Evaluating the Effect of Lidocaine on the Interactions of C-reactive Protein with Its Aptamer and Antibody by Dynamic Force Spectroscopy.

Effects of medicine on the biomolecular interaction have been given extensive attention in biochemistry and biomedicine because of the complexity of the environment in vivo and the increasing opportunity of exposure to medicine. Herein, the effect of lidocaine on the interactions of C-reactive protein (CRP) with its aptamer and antibody under different temperature was investigated through dynamic force spectroscopy (DFS). The results revealed that lidocaine could reduce the binding probabilities and binding affinities of the CRP-aptamer and the CRP-antibody. An interesting discovery was that lidocaine had differential influences on the dynamic force spectra of the CRP-aptamer and the CRP-antibody.

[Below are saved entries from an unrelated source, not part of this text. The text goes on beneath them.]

<file path="config.mk">
export PLATFORM = sky130hd
export DESIGN_NAME = rsp_front_flat
export DESIGN_NICKNAME = d
export VERILOG_FILES = /design/src/rtl/rsp_pkg.sv /design/src/rtl/rsp_intf.sv /design/src/rtl/rsp_front.sv /design/src/flat_wrapper.sv
export SDC_FILE = /design/constraint.sdc
export NUM_CORES = 2
export LEC_CHECK = 0
export BUFFER_PORTS_ARGS = -buffer_cell sky130_fd_sc_hd__buf_2
export CAP_MARGIN = 20
export CORE_UTILIZATION = 40
export CTS_BUF_LIST = sky130_fd_sc_hd__clkbuf_8
export CTS_CLUSTER_DIAMETER = 50
export DETAILED_ROUTE_END_ITERATION = 16
export PLACE_DENSITY = 0.65
export SLEW_MARGIN = 20
export SYNTH_ARGS = -nofsm -noshare
export SYNTH_HDL_FRONTEND = slang
export SYNTH_SLANG_ARGS = --single-unit
</file>
<file path="constraint.sdc">
create_clock -name clk -period 3.45 [get_ports clk]
set_input_delay 0.345 -clock clk [delete_from_list [all_inputs] [get_ports clk]]
set_output_delay 0.345 -clock clk [all_outputs]
set_load 0.05 [all_outputs]
</file>
<file path="src/rtl/rsp_pkg.sv">
// shared types, constants and gf(256) helpers for the reed-solomon parity encoder
package rsp_pkg;

  // low byte of the field polynomial 0x11d
  localparam logic [7:0] GF_REDUCE = 8'd29;
  localparam logic [7:0] GF_MASK   = 8'd255;
  // parity count limits and reset value
  localparam int EC_MIN   = 2;
  localparam int EC_RESET = 10;
  localparam int CFG_W    = 5;

  // generator sequencer states
  typedef enum logic [1:0] {
    GEN_IDLE  = 2'b01,
    GEN_BUILD = 2'b10
  } rsp_gen_state_t;

  // generator status toward the front end
  typedef struct packed {
    logic busy;   // generator being rebuilt
    logic clear;  // register write, drop the block in progress
  } rsp_gen_stat_t;

  // multiply by alpha
  function automatic logic [7:0] gf_xtime(input logic [7:0] a);
    logic [7:0] r;
    r = {a[6:0], 1'b0};
    if (a[7]) begin
      r = r ^ GF_REDUCE;
    end
    return r & GF_MASK;
  endfunction

  // shift-and-add gf(256) product
  function automatic logic [7:0] gf_mul(input logic [7:0] a, input logic [7:0] b);
    logic [7:0] x;
    logic [7:0] p;
    x = a;
    p = '0;
    for (int k = 0; k < 8; k++) begin
      if (b[k]) begin
        p = p ^ x;
      end
      x = gf_xtime(x);
    end
    return p;
  endfunction

endpackage

</file>
<file path="src/rtl/rsp_intf.sv">
// channel interfaces: message bytes in, parity bytes out
interface rsp_msg_if;
  logic       valid;
  logic       ready;
  logic [7:0] data_byte;
  logic       last_byte;

  modport source (output valid, output data_byte, output last_byte, input ready);
  modport sink (input valid, input data_byte, input last_byte, output ready);
endinterface


</file>
<file path="src/rtl/rsp_front.sv">
// front end: takes message bytes and runs the remainder lfsr
module rsp_front import rsp_pkg::*; #(
  parameter int MAX_EC = 30
) (
  input  logic                     clk,
  input  logic                     rst,
  rsp_msg_if.sink                  msg,
  input  logic [MAX_EC-1:0][7:0]   gen,
  input  rsp_gen_stat_t            stat,
  input  logic                     q_full,
  output logic                     q_push,
  output logic [MAX_EC-1:0][7:0]   q_wdata
);

  logic [MAX_EC-1:0][7:0] rem;
  logic [MAX_EC-1:0][7:0] rem_next;
  logic [7:0]             fb;
  logic                   take;

  assign msg.ready = !stat.busy && !q_full;
  assign take      = msg.valid && msg.ready;

  // one division step; taps above the current degree stay zero
  always_comb begin
    fb = msg.data_byte ^ rem[0];
    for (int i = 0; i < MAX_EC; i++) begin
      if (i + 1 < MAX_EC) begin
        rem_next[i] = rem[i+1] ^ gf_mul(fb, gen[i]);
      end else begin
        rem_next[i] = gf_mul(fb, gen[i]);
      end
    end
  end

  // remainder register
  always_ff @(posedge clk) begin
    if (rst || stat.clear) begin
      rem <= '0;
    end else if (take) begin
      rem <= msg.last_byte ? '0 : rem_next;
    end
  end

  // finished remainder goes to the queue
  assign q_push  = take && msg.last_byte;
  assign q_wdata = rem_next;

endmodule

</file>
<file path="src/flat_wrapper.sv">
// flat-port wrapper written by rule: the top's interface ports become plain ports
module rsp_front_flat import rsp_pkg::*;
#(
  parameter int MAX_EC = 30
)
  (clk, rst, gen, stat, q_full, q_push, q_wdata, msg_valid, msg_data_byte, msg_last_byte, msg_ready);
  rsp_msg_if msg_i ();
  input  logic clk;
  input  logic rst;
  input  logic [MAX_EC-1:0][7:0] gen;
  input  rsp_gen_stat_t stat;
  input  logic q_full;
  output logic q_push;
  output logic [MAX_EC-1:0][7:0] q_wdata;
  input wire logic [$bits(msg_i.valid)-1:0] msg_valid;
  input wire logic [$bits(msg_i.data_byte)-1:0] msg_data_byte;
  input wire logic [$bits(msg_i.last_byte)-1:0] msg_last_byte;
  output wire logic [$bits(msg_i.ready)-1:0] msg_ready;
  assign msg_i.valid = msg_valid;
  assign msg_i.data_byte = msg_data_byte;
  assign msg_i.last_byte = msg_last_byte;
  assign msg_ready = msg_i.ready;
  rsp_front #(.MAX_EC(MAX_EC)) u_core (.clk(clk), .rst(rst), .msg(msg_i), .gen(gen), .stat(stat), .q_full(q_full), .q_push(q_push), .q_wdata(q_wdata));
endmodule
</file>
# Word level (Yosys, flattened, before mapping)
# Index checks and enable logic that the tools add are counted.
dict set report op_classes {
  bitwise 247
  multipliers 0
  reduce_logical 6
  n_shift 0
  addsub 0
  eq_ne 0
  mux 248
  n_div 0
  magnitude_cmp 0
}
# operator n
set op_table {}
lappend op_table {{8-bit 2-to-1 mux} 240}
lappend op_table {{8-bit XOR} 240}
lappend op_table {{240-bit 2-to-1 mux} 1}
lappend op_table {{5-bit 2-to-1 mux} 7}
lappend op_table {{4-bit inverter} 7}
lappend op_table {{1-bit logical AND} 3}
lappend op_table {{1-bit zero test} 2}
lappend op_table {{1-bit logical OR} 1}
dict set report word_totals {
  ram_bits 0
  romBits 0
  word_cells 531
  register_bits 240
  n_memories 0
  latch_bits 0
  out_inout_bits 242
  input_bits 255
}

# Depth between registers and ports, before layout
dict set report depth {
  ltp_word 19
  ltp_mapped 11
  mapped_depth_nobuf 8
}

# Worst setup path after synthesis
# Ideal clock, no wire load.
dict set report synth_path {
  kind {reg-to-output}
  startpoint {register u_core.rem[5] (netlist bit)}
  endpoint {output q_wdata[124] (netlist bit)}
  path_stages_with_launch 10
  path_buffers 2
  arrival_ns 3.124
  required_ns 3.105
  setup_slack_ns -0.019
  path_cell_list {dfxtp_1 xnor2_1 xnor3_1 clkbuf_1 buf_1 nor2_1 a211oi_1 a31oi_1 xor2_1 xnor2_1}
}
# item line_no
set synth_lines {}
lappend synth_lines {{start, declared} rsp_front.sv:15} ;# logic [MAX_EC-1:0][7:0] rem;
lappend synth_lines {{start signal, assigned} rsp_front.sv:40} ;# rem <= msg.last_byte ? '0 : rem_next;
lappend synth_lines {{end, declared} flat_wrapper.sv:14} ;# output logic [MAX_EC-1:0][7:0] q_wdata;

==> run_results.csv <==
group,metric,value,unit
flow_run,max_cap_violations,0,
finish,nFillCells,6689,
yosys,post_synth_mux_area_share,0.000288,
timing,worst_slew_margin_rel,0.249,
yosys,yosys.area_share.adder,0,
yosys,synth_edf_count,0,
yosys,synth.area.top_cells,"sky130_fd_sc_hd__xnor2_1 33%, sky130_fd_sc_hd__nand2_1 20%, sky130_fd_sc_hd__dfxtp_1 14%",
yosys,synth_async_sr_flop_share,0,
timing,rsz0062_at_grt,"true",
power_and_ir_drop,p_sw,26.4,mW
floorplan,fp.dieW,297,um
placement,finalWeightedCongestion,0.902,
finish,reg_top3,"u_core.rem x240",
clocking,cts_buffers,61,
clocking,cts_htree_levels,2,
hold_path,hold_start,"gen[62]",
drt,number_of_drc_markers_after_the_initial_detailed_route_iteration,5726,
finish,largest_reg_flops,240,
global_routing,initial_antenna_violation_count,30,
global_routing,grtUsageMet3,0.105,
clocking,cts.reportedPaths.clkPinSlew,70,ps
drt,vias,41300,
yosys,netlist.top_cell.by_area,"sky130_fd_sc_hd__xnor2_1",
setup_path,path_class,"register to output pin",
floorplan,die_area,0.0881,mm^2
power_and_ir_drop,p_per_area,935,mW/mm^2
power_and_ir_drop,power.ir.vdd_worst,1260,uV
placement,numPortBuffers,496,
setup_path,reg2reg_depth,17,
timing,post_route_worst_hold_slack,179,ps
global_routing,grt_use_met2,0.594,
drt,detail-route-antenna-nets,0,
drt,dr.pass1.iters,8,
finish,finish.cell_count_without_fillers,7069,
clocking,cts_buffer_depth,3,
power_and_ir_drop,p_seq_frac,0.057,
global_routing,first_global_vias,38600,
timing,drv_slew,0,
clocking,cts_root_buf,"sky130_fd_sc_hd__clkbuf_8",
yosys,synth.top_cell.area_share,0.327,
yosys,synth.lib_cells_used.distinct,40,
yosys,combinational_family_with_the_most_area_after_synthesis,"XOR/XNOR gates",
timing,final_critical_path_setup_slack,-506,ps
drt,wire_per_inst,26.2,um
placement,detailedPlace.worstSlack,-146,ps
setup_path,cp.required,3110,ps
global_routing,global_route.peak_usage_layer,"met2",
timing,finalSetupViolCount,237,
finish,area.sequential,0.00483,mm^2
finish,nets,6126,
power_and_ir_drop,swShare,0.521,
clocking,hold_buffers,0,
clocking,clock-sinks,240,
yosys,synth.yosys.warnings,0,
finish,synthToLayoutAreaGrowth,55.7,%
setup_path,reg2reg_slack,240,ps
setup_path,worst_reg2reg_startpoint,"u_core.rem[6]$_SDFFE_PP0P_",
placement,dpl.hpwl,104000,um
yosys,synth_commonest_cells,"1814 x sky130_fd_sc_hd__nand2_1, 1298 x sky130_fd_sc_hd__xnor2_1, 430 x sky130_fd_sc_hd__xor2_1",
global_routing,globalRouteOverflowTotal,0,
hold_path,hold_path_depth,4,
finish,regMostFlops,"u_core.rem",
clocking,clk_latency,780,ps
placement,placed_cell_count,6512,
setup_path,cp_data_arrival_time,3610,ps
timing,timing.final.crit_share,1.15,
timing,clock.fmax,253,MHz
global_routing,global_route_usage_over_all_layers,0.389,
yosys,area_fraction_in_and_or_nand_and_nor_cells_after_synthesis,0.214,
run_status,failed_checks,"negative setup slack",
power_and_ir_drop,power_report.internal_total,24.2,mW
timing,period_minus_slack,3960,ps
clocking,tritoncts,"built",
placement,placed_cell_area,0.0408,mm^2
power_and_ir_drop,leakagePower,24.0,nW
setup_path,critical_path_peak_fanout,8,
yosys,synth_compound_area_frac,0.117,
global_routing,grt.met1_usage,0.483,
floorplan,initial_utilization,0.406,
timing,worst_clock_skew,43.3,ps
finish,multi_input_comb_area,0.0332,mm^2
setup_path,timing.rr.end,"u_core.rem[169]$_SDFFE_PP0P_",
yosys,most_used_dff_post_synth,"sky130_fd_sc_hd__dfxtp_1",
finish,final_design_area_no_fill,0.0541,mm^2
global_routing,global_route_wire_length_before_repair,258000,um
power_and_ir_drop,power.combinational.fraction,0.860,
timing,final_hold_viol_count,0,
yosys,synth_area,0.0348,mm^2
timing,worst-slew-pin-transition,1120,ps
yosys,synth_area_per_inst,6.86,um^2
yosys,post-synth-top-count-cell,"sky130_fd_sc_hd__nand2_1",
global_routing,grt_max_degree,156,
yosys,seq_area_frac_synth,0.138,
hold_path,hold_removal_path_class,"primary input to register",
yosys,synth_cells,5073,
floorplan,floorplan.die.height,297,um
drt,routed_wire_length,185000,um
setup_path,startpoint_type,"register",
yosys,postSynthNetCount,5328,
setup_path,end_kind,"output pin",
yosys,yosys.area_share.xor_xnor,0.469,
drt,detail_route.drc_violations,0,
power_and_ir_drop,report.power.total,50.6,mW
finish,drive_above_1_share,0.350,
run_status,status,"complete, but fails checks",
drt,drt-vias-per-instance,5.84,
hold_path,destination_of_the_worst_hold_path,"u_core.rem[56]$_SDFFE_PP0P_",
floorplan,row_count,107,
power_and_ir_drop,power_frac_clock,0.083,
floorplan,top_level_ports,497,
floorplan,core-area,0.0857,mm^2
yosys,ys_seq_elements,240,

The energy landscape of the CRP-aptamer turned from two activation barriers to one after the treatment of lidocaine, while the one activation barrier in energy landscape of the CRP-antibody almost remained unchanged. In addition, similar results were obtained for 25 and 37 °C. In accordance with the result of molecular docking, the reduction of binding probabilities might be due to the binding of lidocaine on CRP. Additionally, the alteration of the dissociation pathway of the CRP-aptamer and the change of binding affinities might be caused by the conformational change of CRP, which was verified through synchronous fluorescence spectroscopy. Furthermore, differential effects of lidocaine on the interactions of CRP-aptamer and CRP-antibody might be attributed to the different dissociation processes and binding sites of the CRP-aptamer and the CRP-antibody and different structures of the aptamer and the antibody. This work indicated that DFS provided information for further research and comprehensive applications of biomolecular interaction, especially in the design of biosensors in complex systems.